Endocrine tumour development, progression and detection
Major Research Activities
Thyroid cancer is the most common endocrine malignancy and one of the most common malignancies in young women. It is one of the few cancers that is increasing in incidence worldwide. Pituitary tumours are also increasingly being detected; autopsy reports and radiologic and magnetic resonance imaging (MRI) evidence from around the globe indicate that one in five people worldwide has a pituitary tumour. Neuroendocrine tumours arising in the pancreas, gut, lung and other sites are often misdiagnosed. Rare endocrine tumours affect the parathyroid glands and adrenals. These tumours that arise in endocrine tissues are unique in that they also often produce hormonal manifestations, and they respond to targeted therapies based on hormone regulation. Patients often have delayed diagnosis and are affected by the complications of the hormonal dysregulation that can have significant social and psychological impact in addition to that of a cancer diagnosis.
Our laboratory focuses on investigating the mechanisms underlying tumour development and progression in endocrine tissues. Studies aim to identify genetic and epigenetic changes that characterize these various cancers. Mouse models of these disorders are developed and used to verify the roles of these alterations that are found in human tumours. Once characterized, tests to identify these tumourigenic factors are developed for diagnostic, prognostic and predictive application. The underlying alterations represent targets for the design of novel therapies that can be tested in our mouse models before transition to human trials.

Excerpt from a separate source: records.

`config.mk`:
```
export PLATFORM = sky130hd
export DESIGN_NAME = cfr_top
export DESIGN_NICKNAME = d
export VERILOG_FILES = /design/src/hdl/cfr_pkg.sv /design/src/hdl/cfr_rst_sync.sv /design/src/hdl/cfr_top.sv
export SDC_FILE = /design/constraint.sdc
export NUM_CORES = 1
export LEC_CHECK = 0
export BUFFER_PORTS_ARGS = -buffer_cell sky130_fd_sc_hd__buf_2
export CORE_UTILIZATION = 30
export CTS_CLUSTER_SIZE = 28
export DETAILED_ROUTE_END_ITERATION = 8
export GPL_ROUTABILITY_DRIVEN = 0
export HOLD_SLACK_MARGIN = 0.06
export PLACE_DENSITY = 0.88
export SLEW_MARGIN = 20
export SYNTH_ARGS = -nofsm -noshare
export SYNTH_HDL_FRONTEND = slang
export SYNTH_SLANG_ARGS = --single-unit
```
`constraint.sdc`:
```
create_clock -name i_sys_clk -period 1.2 [get_ports i_sys_clk]
set_clock_uncertainty 0.1 [all_clocks]
set_input_delay 0.24 -clock i_sys_clk [delete_from_list [all_inputs] [get_ports i_sys_clk]]
set_output_delay 0.24 -clock i_sys_clk [all_outputs]
set_load 0.01 [all_outputs]
```
## config.mk

```make
export PLATFORM = sky130hd
export DESIGN_NAME = rrh_gateway_flat
export DESIGN_NICKNAME = d
export VERILOG_FILES = /design/src/verilog/rrh_pkg.sv /design/src/verilog/rrh_if.sv /design/src/verilog/rrh_gateway.sv /design/src/flat_wrapper.sv
export SDC_FILE = /design/constraint.sdc
export NUM_CORES = 1
export LEC_CHECK = 0
export BUFFER_PORTS_ARGS = -buffer_cell sky130_fd_sc_hd__buf_2
export CORE_MARGIN = 2
export CORE_UTILIZATION = 62
export CTS_BUF_LIST = sky130_fd_sc_hd__clkbuf_8
export DETAILED_ROUTE_END_ITERATION = 10
export PLACE_DENSITY = 0.88
export SKIP_LAST_GASP = 1
export SLEW_MARGIN = 20
export SYNTH_ARGS = -nofsm -noshare
export SYNTH_HDL_FRONTEND = slang
export SYNTH_SLANG_ARGS = --single-unit
```

## constraint.sdc

```tcl
create_clock -name mclk -period 20.6 [get_ports mclk]
set_input_delay 4.12 -clock mclk [delete_from_list [all_inputs] [get_ports mclk]]
set_output_delay 4.12 -clock mclk [all_outputs]
set_load 0.005 [all_outputs]
```

## src/verilog/rrh_pkg.sv

```systemverilog
// Shared constants and types for the remote register handshake
package rrh_pkg;
	// ----------------------------------------
	// Widths
	// ----------------------------------------
	localparam int ADDR_W = 16;
	localparam int CMD_W = 16;
	localparam int DATA_W = 32;
	localparam int HIST_DEPTH = 10;
	localparam int ALARM_W = 8;

	// ----------------------------------------
	// Codes and field positions
	// ----------------------------------------
	localparam logic [CMD_W-1:0] CMD_IDLE = 16'h0000;
	localparam int ADDR_UNPOWERED_BIT = 15;
	localparam logic [7:0] FAULT_CLEAR_CODE = 8'h06;
	// Command classes taken from the top nibble of the command code
	localparam logic [3:0] CLS_READ = 4'h1;
	localparam logic [3:0] CLS_WRITE = 4'h2;
	localparam logic [3:0] CLS_MAINT = 4'h3;
	localparam logic [3:0] CLS_MONITOR = 4'h4;
	localparam logic [3:0] CLS_HISTORY = 4'h5;
	localparam logic [3:0] CLS_HIST_CLEAR = 4'h6;
	localparam logic [3:0] CLS_FAULT_CLEAR = 4'h7;

	// ----------------------------------------
	// Timing
	// ----------------------------------------
	localparam int CLK_NS = 100;
	localparam int MASTER_CYCLE_NS = 500;
	localparam int SERIAL_CYCLE_NS = 800;
	localparam int MASTER_CYCLES = (MASTER_CYCLE_NS + CLK_NS - 1) / CLK_NS;
	localparam int SERIAL_CYCLES = (SERIAL_CYCLE_NS + CLK_NS - 1) / CLK_NS;
	localparam int LATENCY_CYCLES = MASTER_CYCLES + SERIAL_CYCLES;
	localparam int LAT_W = 8;
	localparam int BLINK_CYCLES = 4;
	localparam logic [DATA_W-1:0] RANGE_MAX = 32'h0000FFFF;
	localparam logic [DATA_W-1:0] RESET_DATA = 32'h00000000;

	typedef enum logic [1:0] {
		DEV_IDLE,
		DEV_BUSY,
		DEV_DONE
	} dev_state_t;

	typedef enum logic [1:0] {
		HOST_IDLE,
		HOST_WAIT_ECHO,
		HOST_WAIT_DONE,
		HOST_WAIT_DROP
	} host_state_t;

	// Classifies a command code by its top nibble
	function automatic logic [3:0] cmd_class(input logic [CMD_W-1:0] c);
		cmd_class = c[CMD_W-1 -: 4];
	endfunction
endpackage

```

## src/verilog/rrh_if.sv

```systemverilog
// Link between the fieldbus master and the gateway
interface rrh_if;
	import rrh_pkg::*;
	logic connected;
	logic [ADDR_W-1:0] reg_addr;
	logic [CMD_W-1:0] cmd_code;
	logic [DATA_W-1:0] data;
	logic request_strobe;
	logic fault_clear_command;
	logic [ADDR_W-1:0] reg_addr_echo;
	logic [CMD_W-1:0] cmd_echo;
	logic [DATA_W-1:0] data_echo;
	logic request_echo_strobe;
	logic error_status;
	logic link_fault_flag;

	modport gateway(
		input reg_addr, cmd_code, data, request_strobe, fault_clear_command,
		output connected, reg_addr_echo, cmd_echo, data_echo,
		output request_echo_strobe, error_status, link_fault_flag
	);
	modport master(
		output reg_addr, cmd_code, data, request_strobe, fault_clear_command,
		input connected, reg_addr_echo, cmd_echo, data_echo,
		input request_echo_strobe, error_status, link_fault_flag
	);
endinterface

```

## src/verilog/rrh_gateway.sv

```systemverilog
// Gateway end of the remote register handshake
// How it works
// - master idles command and strobe when disconnected
// - echo address MSB set when product unpowered
// - master sets address, then raises strobe
// - echo strobe rises once operation completes
// - strobe fall ends transaction, echo falls
// - rising strobe writes data on write
// - rising strobe runs maintenance command
// - monitor data refreshes while strobe held
// - rejected written value raises error status
// - falling strobe clears error status
// - transfer fault also raises error status
// - unit alarm halts serial, blinks indicator
// - keep ten newest alarms, clearable
// - halted serial refuses parameter/maint/monitor
// - unit alarm cleared only by power cycle
// - link fault stops motor, serial continues
// - link fault lights error indicator
// - link fault cleared by tool, power, 06h
// - latency is master plus serial cycles
// - fault clear rising edge clears link fault
module rrh_gateway
	import rrh_pkg::*;
(
	input wire logic mclk,
	input wire logic rst,
	rrh_if.gateway bus,
	input wire logic product_powered,
	input wire logic unit_alarm_event,
	input wire logic [ALARM_W-1:0] unit_alarm_code,
	input wire logic link_fault_event,
	input wire logic transfer_fault,
	input wire logic tool_alarm_reset,
	input wire logic [DATA_W-1:0] monitor_value,
	output logic serial_enable,
	output logic motor_enable,
	output logic alarm_indicator,
	output logic error_indicator,
	output logic maint_exec,
	output logic [CMD_W-1:0] maint_code
);
	// ----------------------------------------
	// Local state
	// ----------------------------------------
	dev_state_t state;
	logic strobe_q;
	logic fclr_q;
	logic unit_alarm;
	logic [LAT_W-1:0] lat_cnt;
	logic [CMD_W-1:0] cmd_q;
	logic [DATA_W-1:0] store [HIST_DEPTH];
	logic [ALARM_W-1:0] hist [HIST_DEPTH];
	logic [3:0] hist_count;
	logic [LAT_W-1:0] blink_cnt;
	logic strobe_rise;
	logic strobe_fall;
	logic fclr_rise;
	logic [3:0] cls;
	logic refused;
	logic [3:0] idx;

	assign strobe_rise = bus.request_strobe && !strobe_q;
	assign strobe_fall = !bus.request_strobe && strobe_q;
	assign fclr_rise = bus.fault_clear_command && !fclr_q;
	assign cls = cmd_class(cmd_q);
	assign idx = (bus.reg_addr[3:0] < 4'(HIST_DEPTH)) ? bus.reg_addr[3:0]
		: 4'h0;
	assign refused = unit_alarm && (cls == CLS_READ || cls == CLS_WRITE
		|| cls == CLS_MAINT || cls == CLS_MONITOR);

	always_ff @(posedge mclk or posedge rst) begin
		if (rst) begin
			strobe_q <= 1'b0;
			fclr_q <= 1'b0;
		end else begin
			strobe_q <= bus.request_strobe;
			fclr_q <= bus.fault_clear_command;
		end
	end

	// ----------------------------------------
	// Connection and address echo
	// ----------------------------------------
	always_ff @(posedge mclk or posedge rst) begin
		if (rst) begin
			bus.connected <= 1'b0;
			bus.reg_addr_echo <= '0;
		end else begin
			bus.connected <= product_powered;
			bus.reg_addr_echo <= bus.reg_addr;
			bus.reg_addr_echo[ADDR_UNPOWERED_BIT] <= !product_powered;
		end
	end

	// ----------------------------------------
	// Handshake sequencer
	// ----------------------------------------
	always_ff @(posedge mclk or posedge rst) begin
		if (rst) begin
			state <= DEV_IDLE;
			lat_cnt <= '0;
			cmd_q <= CMD_IDLE;
			bus.request_echo_strobe <= 1'b0;
			bus.cmd_echo <= CMD_IDLE;
			bus.data_echo <= RESET_DATA;
			maint_exec <= 1'b0;
			maint_code <= CMD_IDLE;
		end else begin
			maint_exec <= 1'b0;
			case (state)
				DEV_IDLE: begin
					if (strobe_rise) begin
						cmd_q <= bus.cmd_code;
						lat_cnt <= LAT_W'(LATENCY_CYCLES);
						state <= DEV_BUSY;
					end
				end
				DEV_BUSY: begin
					if (lat_cnt > LAT_W'(1)) begin
						lat_cnt <= lat_cnt - LAT_W'(1);
					end else begin
						bus.cmd_echo <= cmd_q;
						if (refused) begin
							bus.data_echo <= RESET_DATA;
						end else begin
							case (cls)
								CLS_READ: bus.data_echo <= store[idx];
								CLS_WRITE: bus.data_echo <= bus.data;
								CLS_MONITOR: bus.data_echo <= monitor_value;
								CLS_HISTORY: bus.data_echo <= (idx < hist_count)
									? DATA_W'(hist[idx]) : RESET_DATA;
								default: bus.data_echo <= bus.data;
							endcase
							if (cls == CLS_MAINT) begin
								maint_exec <= 1'b1;
								maint_code <= cmd_q;
							end
						end
						bus.request_echo_strobe <= 1'b1;
						state <= DEV_DONE;
					end
				end
				DEV_DONE: begin
					if (cls == CLS_MONITOR && !refused) begin
						bus.data_echo <= monitor_value;
					end
					if (!bus.request_strobe) begin
						bus.request_echo_strobe <= 1'b0;
						state <= DEV_IDLE;
					end
				end
				default: state <= DEV_IDLE;
			endcase
		end
	end

	// ----------------------------------------
	// Parameter store
	// ----------------------------------------
	always_ff @(posedge mclk or posedge rst) begin
		if (rst) begin
			for (int i = 0; i < HIST_DEPTH; i++) begin
				store[i] <= RESET_DATA;
			end
		end else if (state == DEV_BUSY && lat_cnt <= LAT_W'(1)
			&& cls == CLS_WRITE && !refused && bus.data <= RANGE_MAX) begin
			store[idx] <= bus.data;
		end
	end

	// ----------------------------------------
	// Error status
	// ----------------------------------------
	always_ff @(posedge mclk or posedge rst) begin
		if (rst) begin
			bus.error_status <= 1'b0;
		end else if (state == DEV_BUSY && lat_cnt <= LAT_W'(1)
			&& (refused || (cls == CLS_WRITE && bus.data > RANGE_MAX))) begin
			bus.error_status <= 1'b1;
		end else if (transfer_fault && state == DEV_BUSY) begin
			bus.error_status <= 1'b1;
		end else if (strobe_fall) begin
			bus.error_status <= 1'b0;
		end
	end

	// ----------------------------------------
	// Unit alarm and history
	// ----------------------------------------
	always_ff @(posedge mclk or posedge rst) begin
		if (rst) begin
			unit_alarm <= 1'b0;
			hist_count <= '0;
			for (int i = 0; i < HIST_DEPTH; i++) begin
				hist[i] <= '0;
			end
		end else begin
			if (unit_alarm_event) begin
				unit_alarm <= 1'b1;
			end
			if (unit_alarm_event) begin
				hist[0] <= unit_alarm_code;
				for (int i = 1; i < HIST_DEPTH; i++) begin
					hist[i] <= hist[i-1];
				end
				if (hist_count < 4'(HIST_DEPTH)) begin
					hist_count <= hist_count + 4'h1;
				end
			end else if (state == DEV_BUSY && lat_cnt <= LAT_W'(1)
				&& cls == CLS_HIST_CLEAR) begin
				hist_count <= '0;
				for (int i = 0; i < HIST_DEPTH; i++) begin
					hist[i] <= '0;
				end
			end
		end
	end

	// ----------------------------------------
	// Link fault and indicators
	// ----------------------------------------
	always_ff @(posedge mclk or posedge rst) begin
		if (rst) begin
			bus.link_fault_flag <= 1'b0;
			serial_enable <= 1'b0;
			motor_enable <= 1'b0;
			alarm_indicator <= 1'b0;
			error_indicator <= 1'b0;
			blink_cnt <= '0;
		end else begin
			// Set wins over any clear
			if (link_fault_event) begin
				bus.link_fault_flag <= 1'b1;
			end else if (fclr_rise || tool_alarm_reset
				|| (state == DEV_BUSY && lat_cnt <= LAT_W'(1)
				&& cls == CLS_FAULT_CLEAR
				&& cmd_q[7:0] == FAULT_CLEAR_CODE)) begin
				bus.link_fault_flag <= 1'b0;
			end
			// serial halts only on unit alarm
			serial_enable <= !unit_alarm;
			motor_enable <= !bus.link_fault_flag && !unit_alarm;
			error_indicator <= bus.link_fault_flag;
			blink_cnt <= blink_cnt + LAT_W'(1);
			if (unit_alarm) begin
				alarm_indicator <= blink_cnt[BLINK_CYCLES-1];
			end else begin
				alarm_indicator <= bus.link_fault_flag;
			end
		end
	end
endmodule

```

## src/flat_wrapper.sv

```systemverilog
// flat-port wrapper written by rule: the top's interface ports become plain ports
module rrh_gateway_flat import rrh_pkg::*;
  (mclk, rst, product_powered, unit_alarm_event, unit_alarm_code, link_fault_event, transfer_fault, tool_alarm_reset, monitor_value, serial_enable, motor_enable, alarm_indicator, error_indicator, maint_exec, maint_code, bus_reg_addr, bus_cmd_code, bus_data, bus_request_strobe, bus_fault_clear_command, bus_connected, bus_reg_addr_echo, bus_cmd_echo, bus_data_echo, bus_request_echo_strobe, bus_error_status, bus_link_fault_flag);
  rrh_if bus_i ();
  input wire logic mclk;
  input wire logic rst;
  input wire logic product_powered;
  input wire logic unit_alarm_event;
  input wire logic [ALARM_W-1:0] unit_alarm_code;
  input wire logic link_fault_event;
  input wire logic transfer_fault;
  input wire logic tool_alarm_reset;
  input wire logic [DATA_W-1:0] monitor_value;
  output logic serial_enable;
  output logic motor_enable;
  output logic alarm_indicator;
  output logic error_indicator;
  output logic maint_exec;
  output logic [CMD_W-1:0] maint_code;
  input wire logic [$bits(bus_i.reg_addr)-1:0] bus_reg_addr;
  input wire logic [$bits(bus_i.cmd_code)-1:0] bus_cmd_code;
  input wire logic [$bits(bus_i.data)-1:0] bus_data;
  input wire logic [$bits(bus_i.request_strobe)-1:0] bus_request_strobe;
  input wire logic [$bits(bus_i.fault_clear_command)-1:0] bus_fault_clear_command;
  output wire logic [$bits(bus_i.connected)-1:0] bus_connected;
  output wire logic [$bits(bus_i.reg_addr_echo)-1:0] bus_reg_addr_echo;
  output wire logic [$bits(bus_i.cmd_echo)-1:0] bus_cmd_echo;
  output wire logic [$bits(bus_i.data_echo)-1:0] bus_data_echo;
  output wire logic [$bits(bus_i.request_echo_strobe)-1:0] bus_request_echo_strobe;
  output wire logic [$bits(bus_i.error_status)-1:0] bus_error_status;
  output wire logic [$bits(bus_i.link_fault_flag)-1:0] bus_link_fault_flag;
  assign bus_i.reg_addr = bus_reg_addr;
  assign bus_i.cmd_code = bus_cmd_code;
  assign bus_i.data = bus_data;
  assign bus_i.request_strobe = bus_request_strobe;
  assign bus_i.fault_clear_command = bus_fault_clear_command;
  assign bus_connected = bus_i.connected;
  assign bus_reg_addr_echo = bus_i.reg_addr_echo;
  assign bus_cmd_echo = bus_i.cmd_echo;
  assign bus_data_echo = bus_i.data_echo;
  assign bus_request_echo_strobe = bus_i.request_echo_strobe;
  assign bus_error_status = bus_i.error_status;
  assign bus_link_fault_flag = bus_i.link_fault_flag;
  rrh_gateway u_core (.mclk(mclk), .rst(rst), .bus(bus_i), .product_powered(product_powered), .unit_alarm_event(unit_alarm_event), .unit_alarm_code(unit_alarm_code), .link_fault_event(link_fault_event), .transfer_fault(transfer_fault), .tool_alarm_reset(tool_alarm_reset), .monitor_value(monitor_value), .serial_enable(serial_enable), .motor_enable(motor_enable), .alarm_indicator(alarm_indicator), .error_indicator(error_indicator), .maint_exec(maint_exec), .maint_code(maint_code));
endmodule
```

The genetic predisposition that underlies many of these neoplasms is also being examined. Multiple endocrine neoplasia syndromes include the classical type 1 syndrome that is due to inheritance of a mutant tumour suppressor gene menin; the type 2 syndrome due to germline transmission of a unique activated oncogene RET; Cowden syndrome and Familial Polyposis Coli syndromes due to germline mutations of PTEN and AFP, respectively; von Hippel Lindau disease; neurofibromatosis; and the more recently identified succinate dehydrogenase (SDH) mitochondrial mutations. The impact of these alterations and other predisposition genes is being studied in cell lines and animal models as well as in primary human tumours.
The specific role of tyrosine kinase receptors, cell adhesion molecules and epigenetics factors that silence tumour suppressors are all examined to validate the role of primary genetic mutations in tumour development and subsequent epigenetic modulation of tumour progression.